We cleaned out their wounds and gave them some feed for the night. They ate as if nothing out of the ordinary had happened to them.
By this time, my dad and Didi’s family got a trailer and truck and were halfway to Effingham when we checked into a hotel for the night. When they arrived, hugs and tears were exchanged and we all choked on the miracle that had happened that day.
The next morning we loaded the horses again (they loaded with no problems at all!) and finally got to head home.
No matter how you want to look at it, someone was watching out for us that day.

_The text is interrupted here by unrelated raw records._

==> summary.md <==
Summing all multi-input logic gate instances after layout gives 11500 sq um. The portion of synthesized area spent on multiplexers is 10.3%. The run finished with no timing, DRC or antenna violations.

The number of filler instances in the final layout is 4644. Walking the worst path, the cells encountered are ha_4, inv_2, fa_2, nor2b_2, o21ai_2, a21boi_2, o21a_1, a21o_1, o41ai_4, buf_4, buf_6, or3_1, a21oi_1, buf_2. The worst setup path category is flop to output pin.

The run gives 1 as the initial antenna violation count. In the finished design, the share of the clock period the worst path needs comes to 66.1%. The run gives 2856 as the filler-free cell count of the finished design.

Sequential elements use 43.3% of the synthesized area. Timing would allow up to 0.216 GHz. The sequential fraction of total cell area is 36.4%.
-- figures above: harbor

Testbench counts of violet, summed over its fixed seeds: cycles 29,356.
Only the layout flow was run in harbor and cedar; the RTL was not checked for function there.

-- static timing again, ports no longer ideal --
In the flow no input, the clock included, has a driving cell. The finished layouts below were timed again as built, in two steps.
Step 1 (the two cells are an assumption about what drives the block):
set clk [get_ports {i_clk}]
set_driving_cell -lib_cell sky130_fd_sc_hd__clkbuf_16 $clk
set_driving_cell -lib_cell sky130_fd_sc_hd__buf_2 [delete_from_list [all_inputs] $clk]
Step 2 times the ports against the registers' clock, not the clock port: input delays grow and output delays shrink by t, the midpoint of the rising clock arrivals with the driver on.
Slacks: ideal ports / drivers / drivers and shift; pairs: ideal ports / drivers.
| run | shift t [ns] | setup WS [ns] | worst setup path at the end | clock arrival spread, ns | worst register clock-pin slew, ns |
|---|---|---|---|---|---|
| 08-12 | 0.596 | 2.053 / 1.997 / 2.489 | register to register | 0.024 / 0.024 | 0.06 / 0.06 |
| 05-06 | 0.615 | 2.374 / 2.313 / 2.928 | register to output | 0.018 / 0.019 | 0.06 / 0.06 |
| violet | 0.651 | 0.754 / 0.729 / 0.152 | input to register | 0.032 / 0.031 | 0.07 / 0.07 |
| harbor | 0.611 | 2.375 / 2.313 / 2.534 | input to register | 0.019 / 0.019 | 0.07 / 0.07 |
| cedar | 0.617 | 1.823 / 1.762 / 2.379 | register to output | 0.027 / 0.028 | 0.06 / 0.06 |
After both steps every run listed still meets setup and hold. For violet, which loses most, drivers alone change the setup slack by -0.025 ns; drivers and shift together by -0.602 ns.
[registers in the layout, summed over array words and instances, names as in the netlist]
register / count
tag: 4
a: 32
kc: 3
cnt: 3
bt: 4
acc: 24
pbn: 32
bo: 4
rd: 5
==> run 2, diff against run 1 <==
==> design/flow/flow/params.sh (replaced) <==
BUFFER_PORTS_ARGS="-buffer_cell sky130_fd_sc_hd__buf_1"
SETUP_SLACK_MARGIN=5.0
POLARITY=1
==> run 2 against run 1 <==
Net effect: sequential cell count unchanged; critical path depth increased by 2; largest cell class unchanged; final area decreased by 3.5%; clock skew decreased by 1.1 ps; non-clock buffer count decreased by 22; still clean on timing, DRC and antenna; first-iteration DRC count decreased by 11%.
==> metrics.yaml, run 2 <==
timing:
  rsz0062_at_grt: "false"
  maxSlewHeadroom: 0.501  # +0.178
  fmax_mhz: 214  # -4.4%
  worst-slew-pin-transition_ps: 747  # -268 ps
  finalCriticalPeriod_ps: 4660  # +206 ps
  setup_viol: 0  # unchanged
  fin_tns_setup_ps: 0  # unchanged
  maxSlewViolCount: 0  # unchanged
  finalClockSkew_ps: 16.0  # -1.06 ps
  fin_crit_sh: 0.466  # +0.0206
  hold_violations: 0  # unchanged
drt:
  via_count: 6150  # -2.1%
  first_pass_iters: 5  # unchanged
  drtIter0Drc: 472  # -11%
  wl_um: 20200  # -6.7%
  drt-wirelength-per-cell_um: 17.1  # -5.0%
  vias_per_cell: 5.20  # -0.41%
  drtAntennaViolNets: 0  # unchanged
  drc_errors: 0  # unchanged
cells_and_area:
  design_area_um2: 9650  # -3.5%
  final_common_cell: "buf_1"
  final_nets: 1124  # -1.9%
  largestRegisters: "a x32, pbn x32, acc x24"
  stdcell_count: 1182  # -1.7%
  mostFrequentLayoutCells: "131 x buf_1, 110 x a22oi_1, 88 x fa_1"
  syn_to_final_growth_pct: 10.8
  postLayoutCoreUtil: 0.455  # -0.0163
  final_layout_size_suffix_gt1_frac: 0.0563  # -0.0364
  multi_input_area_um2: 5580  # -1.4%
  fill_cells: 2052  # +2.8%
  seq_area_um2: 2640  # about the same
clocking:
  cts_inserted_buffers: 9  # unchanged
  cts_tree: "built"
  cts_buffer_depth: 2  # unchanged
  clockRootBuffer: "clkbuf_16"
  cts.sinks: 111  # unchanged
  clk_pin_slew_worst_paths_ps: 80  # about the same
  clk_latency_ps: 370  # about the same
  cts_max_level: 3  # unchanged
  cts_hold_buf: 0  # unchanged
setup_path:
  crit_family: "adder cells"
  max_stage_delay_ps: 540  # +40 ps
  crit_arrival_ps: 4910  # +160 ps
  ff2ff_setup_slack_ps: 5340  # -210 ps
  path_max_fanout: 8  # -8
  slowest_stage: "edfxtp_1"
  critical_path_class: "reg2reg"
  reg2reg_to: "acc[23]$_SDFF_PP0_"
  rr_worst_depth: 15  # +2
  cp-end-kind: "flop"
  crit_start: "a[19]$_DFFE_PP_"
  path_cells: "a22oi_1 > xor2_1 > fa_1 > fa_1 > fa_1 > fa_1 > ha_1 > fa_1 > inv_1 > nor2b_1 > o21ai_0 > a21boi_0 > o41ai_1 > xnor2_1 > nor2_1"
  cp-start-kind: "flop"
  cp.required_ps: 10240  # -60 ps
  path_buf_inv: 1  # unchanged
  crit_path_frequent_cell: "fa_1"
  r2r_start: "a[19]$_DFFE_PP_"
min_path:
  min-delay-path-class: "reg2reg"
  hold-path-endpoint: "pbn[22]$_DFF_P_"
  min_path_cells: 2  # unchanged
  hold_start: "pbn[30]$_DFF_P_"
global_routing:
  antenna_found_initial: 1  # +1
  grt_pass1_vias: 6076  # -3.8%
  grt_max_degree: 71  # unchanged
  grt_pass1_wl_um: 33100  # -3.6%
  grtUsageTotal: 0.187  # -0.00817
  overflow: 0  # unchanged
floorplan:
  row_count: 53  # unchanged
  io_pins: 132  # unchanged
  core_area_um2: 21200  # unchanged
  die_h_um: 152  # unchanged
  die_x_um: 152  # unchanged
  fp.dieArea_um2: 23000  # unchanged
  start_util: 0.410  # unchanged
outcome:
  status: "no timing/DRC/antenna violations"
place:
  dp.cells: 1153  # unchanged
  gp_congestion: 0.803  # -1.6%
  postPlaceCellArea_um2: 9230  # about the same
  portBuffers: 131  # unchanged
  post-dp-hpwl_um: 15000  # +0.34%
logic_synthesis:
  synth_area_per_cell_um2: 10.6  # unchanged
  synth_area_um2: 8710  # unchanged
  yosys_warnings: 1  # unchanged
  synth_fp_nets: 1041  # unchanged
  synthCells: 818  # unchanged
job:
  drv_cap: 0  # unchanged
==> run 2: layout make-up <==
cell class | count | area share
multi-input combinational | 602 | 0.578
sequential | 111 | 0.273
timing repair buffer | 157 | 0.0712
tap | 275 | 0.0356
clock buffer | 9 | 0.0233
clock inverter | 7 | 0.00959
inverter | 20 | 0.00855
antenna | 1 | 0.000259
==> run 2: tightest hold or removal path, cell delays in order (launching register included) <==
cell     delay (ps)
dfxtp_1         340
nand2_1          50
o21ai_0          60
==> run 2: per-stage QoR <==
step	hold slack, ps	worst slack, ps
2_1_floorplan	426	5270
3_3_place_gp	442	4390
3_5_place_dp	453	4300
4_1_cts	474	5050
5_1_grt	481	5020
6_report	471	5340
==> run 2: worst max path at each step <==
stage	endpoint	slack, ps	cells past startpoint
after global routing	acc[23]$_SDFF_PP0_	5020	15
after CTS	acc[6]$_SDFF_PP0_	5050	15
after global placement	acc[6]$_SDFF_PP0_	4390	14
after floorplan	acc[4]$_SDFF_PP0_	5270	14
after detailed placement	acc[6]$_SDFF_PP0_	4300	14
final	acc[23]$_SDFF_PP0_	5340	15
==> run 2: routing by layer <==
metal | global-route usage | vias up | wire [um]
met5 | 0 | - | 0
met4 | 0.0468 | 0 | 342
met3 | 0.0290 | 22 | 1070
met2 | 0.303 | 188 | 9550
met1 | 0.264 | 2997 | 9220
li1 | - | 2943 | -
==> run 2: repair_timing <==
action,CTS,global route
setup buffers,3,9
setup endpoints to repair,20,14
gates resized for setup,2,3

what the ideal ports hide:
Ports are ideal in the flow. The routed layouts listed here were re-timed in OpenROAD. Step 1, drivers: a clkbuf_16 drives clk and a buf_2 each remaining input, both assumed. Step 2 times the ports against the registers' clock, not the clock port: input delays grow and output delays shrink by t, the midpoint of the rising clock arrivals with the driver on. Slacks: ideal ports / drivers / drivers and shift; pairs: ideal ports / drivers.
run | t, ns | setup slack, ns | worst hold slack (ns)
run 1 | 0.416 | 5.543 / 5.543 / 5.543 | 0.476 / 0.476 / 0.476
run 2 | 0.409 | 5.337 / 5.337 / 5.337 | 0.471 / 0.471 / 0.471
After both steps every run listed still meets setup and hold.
Background: an optimization exercise with open tools, aiming at small area. Do not read the settings as production practice. In this exercise RTL edits were held to simulation tests only and were not proved equivalent to the original.

Design tft_driver, start of the top module:
module tft_driver(
	input wire cclk, rstb,
	input wire inputCharBit,
	input wire [7:0] switch,
	output wire tft_backlight, tft_data_ena,
	output wire tft_display, tft_vdd,
	output wire [7:0] tft_red, tft_green, tft_blue,
	input wire [7:0] bg_red, bg_green, bg_blue,
	output reg [(10-1):0] x,
	output reg [(9-1):0] y,
	output wire new_frame
);
For scale: ~83 I/O pins, ~0.013 mm2 of cells after synthesis.
Settings: LEC_CHECK=0, ABC_AREA=1, CAP_MARGIN=20, CORE_MARGIN=2, CORE_UTILIZATION=40, PLACE_DENSITY=0.6, SLEW_MARGIN=20; clock period 10.0 ns.
run.sh (not shown) runs the stock make flow with config.mk's settings and CLKGATE_MAP_FILE= SYNTH_SCRIPT=/design/flow/synth_recipe.tcl, a recipe that flattens the netlist after the stock synthesis.
The first run finished with timing, DRC and antenna clean.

The old saying that “Every cloud has a silver lining” is true. Any situation could be worse. By all practical means, those horses should have suffered injuries so severe that they should have been put down.
Or, their bodies should have gone into shock from the cold and the trauma, but that didn’t happen. They were fine and stood there the entire time, good as gold, almost as if they knew they had to stay calm.
My truck should have flipped with the trailer; it isn’t very often that a hitch comes undone. It is also a blessing that no other cars were involved, creating more unwanted disaster.
I can say that for Didi and I our greatest Christmas present came early this year.
The moral of this story is :
- When you trailer your horse, make sure they are properly attired, no matter what the distance.
- Their blankets and wraps saved those horses from fatal wounds that day.
Another thing I learned was how close the whole horse community is.
From the guy who took the horses from the scene of the accident and ran off just saying “Merry Christmas,” not taking any money for his efforts, to the people who boarded our horses for the night and the people who lent our families another truck and trailer.
When tragedy strikes, I think we all feel it and nothing is too big of a favor to ask when it comes to helping out those in need. So not just in the Christmas spirit, but also in the spirit that should be within all of us, thank you and God bless.